I wrote this code for finding min value in stack and I used another parameter->int min which I'd like to get rid of & don't understand what I should ask from the user to enter to the parameter.

CodePudding user response:

Your code can be brought down to this iterative approach:

public static min3(Stack<Integer> st) {
    int min = Integer.MAX_VALUE;
    while(!stack.isEmpty()) {
        int current = stack.pop();
        if(current < min)
            min = current;
    }
    return min;
}

This gets rid of the parameter, but if you want to keep it recursive, you have to somehow store the current minimum. Either, passed as a parameter, or stored in a static variable.

Also: Because parameter-objects get passed as references, you will destroy your stack in the process.

CodePudding user response:

Recursion deals with a partial result in every call, and an extra termination condition. This will result in at least one extra parameter in general.

Here the parameter is the minium of the popped elements.
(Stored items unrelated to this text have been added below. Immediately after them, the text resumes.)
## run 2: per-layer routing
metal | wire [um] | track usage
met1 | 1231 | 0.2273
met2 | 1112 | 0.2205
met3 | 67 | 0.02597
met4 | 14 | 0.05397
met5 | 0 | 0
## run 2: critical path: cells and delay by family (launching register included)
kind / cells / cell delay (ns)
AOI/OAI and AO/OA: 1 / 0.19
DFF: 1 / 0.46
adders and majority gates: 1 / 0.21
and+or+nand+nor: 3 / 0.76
public static int min(Stack <Integer> st) {
    return minRecursively(st, Integer.MAX_VALUE);
}
private static int minRecursively(Stack <Integer> st, int min) {
    if (st.isEmpty()) {
        return min;
    }
    int num = st.pop();
    if (num < min) {
        min = num;
    }
    return minRecursively(st, min);
}

Your implementation emptied the entire stack. Better would be:

private static int minRecursively(Stack <Integer> st, int min) {
    if (st.isEmpty()) {
        return min;
    }
    int num = st.pop();
    if (num < min) {
        min = num;
    }
    min = minRecursively(st, min);
    stack.push(num); // Leave the stack unchanged.